**WORK INSTRUCTIONS**
Go through the entries below and copy each line that holds the word "enum".
── SUPPLIED RECORDS
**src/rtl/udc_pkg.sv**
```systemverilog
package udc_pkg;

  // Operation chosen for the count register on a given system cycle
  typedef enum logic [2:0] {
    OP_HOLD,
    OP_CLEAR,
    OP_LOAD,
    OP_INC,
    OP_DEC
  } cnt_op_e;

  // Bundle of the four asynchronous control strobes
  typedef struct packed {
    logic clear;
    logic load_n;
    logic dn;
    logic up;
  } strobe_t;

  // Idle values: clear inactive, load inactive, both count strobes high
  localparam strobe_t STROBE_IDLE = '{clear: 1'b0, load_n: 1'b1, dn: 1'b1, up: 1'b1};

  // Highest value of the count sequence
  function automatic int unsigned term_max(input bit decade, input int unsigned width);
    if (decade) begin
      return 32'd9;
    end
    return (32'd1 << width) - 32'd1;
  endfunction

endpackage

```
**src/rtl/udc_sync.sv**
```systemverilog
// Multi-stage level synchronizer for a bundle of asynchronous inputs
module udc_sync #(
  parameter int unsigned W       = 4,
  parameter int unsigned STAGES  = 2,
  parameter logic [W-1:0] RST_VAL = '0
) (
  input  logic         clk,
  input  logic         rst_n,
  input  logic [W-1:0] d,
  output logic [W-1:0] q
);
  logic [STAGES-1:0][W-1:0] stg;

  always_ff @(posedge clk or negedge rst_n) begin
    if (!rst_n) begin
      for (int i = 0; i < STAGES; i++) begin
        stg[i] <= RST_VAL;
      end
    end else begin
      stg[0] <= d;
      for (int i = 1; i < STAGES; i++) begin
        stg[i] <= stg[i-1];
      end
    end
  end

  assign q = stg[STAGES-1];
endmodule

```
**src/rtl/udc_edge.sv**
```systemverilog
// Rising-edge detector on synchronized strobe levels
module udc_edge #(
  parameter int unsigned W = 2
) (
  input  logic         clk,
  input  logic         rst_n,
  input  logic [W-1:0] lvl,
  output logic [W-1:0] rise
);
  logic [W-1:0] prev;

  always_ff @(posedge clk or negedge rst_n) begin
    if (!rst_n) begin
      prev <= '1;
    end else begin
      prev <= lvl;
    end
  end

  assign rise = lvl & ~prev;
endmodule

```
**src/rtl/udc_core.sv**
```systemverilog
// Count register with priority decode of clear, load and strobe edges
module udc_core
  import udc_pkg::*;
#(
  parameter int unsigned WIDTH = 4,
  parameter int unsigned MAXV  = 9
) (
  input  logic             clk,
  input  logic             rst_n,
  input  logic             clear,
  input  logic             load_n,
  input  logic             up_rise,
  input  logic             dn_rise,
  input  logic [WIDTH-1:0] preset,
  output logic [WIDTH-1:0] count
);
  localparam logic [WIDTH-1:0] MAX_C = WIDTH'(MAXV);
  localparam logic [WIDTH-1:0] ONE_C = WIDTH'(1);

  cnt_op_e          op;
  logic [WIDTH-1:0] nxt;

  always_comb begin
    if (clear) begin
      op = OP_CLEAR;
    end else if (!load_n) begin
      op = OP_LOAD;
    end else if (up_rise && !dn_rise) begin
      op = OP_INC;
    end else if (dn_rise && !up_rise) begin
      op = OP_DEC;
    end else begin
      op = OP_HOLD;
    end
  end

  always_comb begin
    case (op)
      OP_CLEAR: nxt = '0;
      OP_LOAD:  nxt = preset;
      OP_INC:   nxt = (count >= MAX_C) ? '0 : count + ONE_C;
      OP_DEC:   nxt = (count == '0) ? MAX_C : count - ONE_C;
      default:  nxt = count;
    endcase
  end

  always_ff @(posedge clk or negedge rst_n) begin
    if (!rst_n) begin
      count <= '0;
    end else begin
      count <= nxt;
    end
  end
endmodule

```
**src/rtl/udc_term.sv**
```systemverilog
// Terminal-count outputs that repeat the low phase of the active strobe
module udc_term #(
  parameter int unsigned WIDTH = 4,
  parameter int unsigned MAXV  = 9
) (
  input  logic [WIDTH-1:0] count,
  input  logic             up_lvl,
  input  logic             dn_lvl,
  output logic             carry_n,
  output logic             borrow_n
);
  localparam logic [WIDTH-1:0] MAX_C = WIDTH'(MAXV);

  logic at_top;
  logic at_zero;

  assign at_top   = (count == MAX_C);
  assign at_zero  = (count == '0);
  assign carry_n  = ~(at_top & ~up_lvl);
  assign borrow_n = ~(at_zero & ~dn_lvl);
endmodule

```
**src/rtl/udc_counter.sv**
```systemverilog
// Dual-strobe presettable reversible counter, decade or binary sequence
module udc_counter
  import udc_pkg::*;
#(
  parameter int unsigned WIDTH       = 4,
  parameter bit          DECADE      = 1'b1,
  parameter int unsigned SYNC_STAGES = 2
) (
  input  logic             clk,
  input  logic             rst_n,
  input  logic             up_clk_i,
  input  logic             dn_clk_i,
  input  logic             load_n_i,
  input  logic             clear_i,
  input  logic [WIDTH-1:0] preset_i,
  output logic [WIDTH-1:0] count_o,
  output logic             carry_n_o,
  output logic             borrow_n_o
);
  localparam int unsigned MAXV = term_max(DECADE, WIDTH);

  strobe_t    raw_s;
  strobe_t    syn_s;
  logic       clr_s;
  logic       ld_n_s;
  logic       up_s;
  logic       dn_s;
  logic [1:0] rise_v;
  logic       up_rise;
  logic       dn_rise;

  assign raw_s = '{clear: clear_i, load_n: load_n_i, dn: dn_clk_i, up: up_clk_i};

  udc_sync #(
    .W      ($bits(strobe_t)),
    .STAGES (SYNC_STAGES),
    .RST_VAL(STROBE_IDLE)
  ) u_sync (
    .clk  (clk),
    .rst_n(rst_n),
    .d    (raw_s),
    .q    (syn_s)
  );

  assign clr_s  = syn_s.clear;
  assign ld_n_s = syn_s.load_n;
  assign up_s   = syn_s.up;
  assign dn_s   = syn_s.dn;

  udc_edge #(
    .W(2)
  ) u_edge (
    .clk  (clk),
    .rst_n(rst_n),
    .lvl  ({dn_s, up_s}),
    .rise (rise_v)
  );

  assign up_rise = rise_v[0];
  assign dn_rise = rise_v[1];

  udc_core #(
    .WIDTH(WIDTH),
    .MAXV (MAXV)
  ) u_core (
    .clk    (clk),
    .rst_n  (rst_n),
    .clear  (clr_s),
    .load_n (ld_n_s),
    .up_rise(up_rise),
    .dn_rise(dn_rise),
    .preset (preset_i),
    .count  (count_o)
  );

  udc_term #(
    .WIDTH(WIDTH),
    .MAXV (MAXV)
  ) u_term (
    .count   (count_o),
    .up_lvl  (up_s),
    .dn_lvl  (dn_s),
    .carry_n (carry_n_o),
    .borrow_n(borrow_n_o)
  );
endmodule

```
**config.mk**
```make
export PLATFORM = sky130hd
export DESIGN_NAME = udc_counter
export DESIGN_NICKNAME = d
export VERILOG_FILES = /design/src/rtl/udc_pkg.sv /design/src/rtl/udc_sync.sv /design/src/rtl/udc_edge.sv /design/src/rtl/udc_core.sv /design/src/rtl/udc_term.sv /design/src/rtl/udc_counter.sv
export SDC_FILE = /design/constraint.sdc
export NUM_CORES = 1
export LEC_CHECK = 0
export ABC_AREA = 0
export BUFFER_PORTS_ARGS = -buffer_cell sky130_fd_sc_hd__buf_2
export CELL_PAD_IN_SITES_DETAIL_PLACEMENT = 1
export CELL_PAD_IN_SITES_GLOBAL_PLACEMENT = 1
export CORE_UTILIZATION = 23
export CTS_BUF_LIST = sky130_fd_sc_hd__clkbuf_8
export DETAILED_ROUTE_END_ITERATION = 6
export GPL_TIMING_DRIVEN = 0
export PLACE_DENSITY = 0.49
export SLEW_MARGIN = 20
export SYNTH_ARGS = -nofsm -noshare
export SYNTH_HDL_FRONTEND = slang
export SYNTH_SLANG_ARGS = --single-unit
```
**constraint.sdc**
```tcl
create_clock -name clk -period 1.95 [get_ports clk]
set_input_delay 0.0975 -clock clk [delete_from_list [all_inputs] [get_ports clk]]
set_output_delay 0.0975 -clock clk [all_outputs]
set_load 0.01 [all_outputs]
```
────
── SUPPLIED RECORDS
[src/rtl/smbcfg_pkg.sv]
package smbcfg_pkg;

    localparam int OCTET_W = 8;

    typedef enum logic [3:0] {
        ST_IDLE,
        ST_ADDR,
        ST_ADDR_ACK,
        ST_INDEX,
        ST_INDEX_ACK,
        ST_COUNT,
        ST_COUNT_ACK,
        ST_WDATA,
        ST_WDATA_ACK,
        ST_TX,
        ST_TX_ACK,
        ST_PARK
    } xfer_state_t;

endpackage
────
**RESULT OF THIS EXERCISE**
  typedef enum logic [2:0] {
    typedef enum logic [3:0] {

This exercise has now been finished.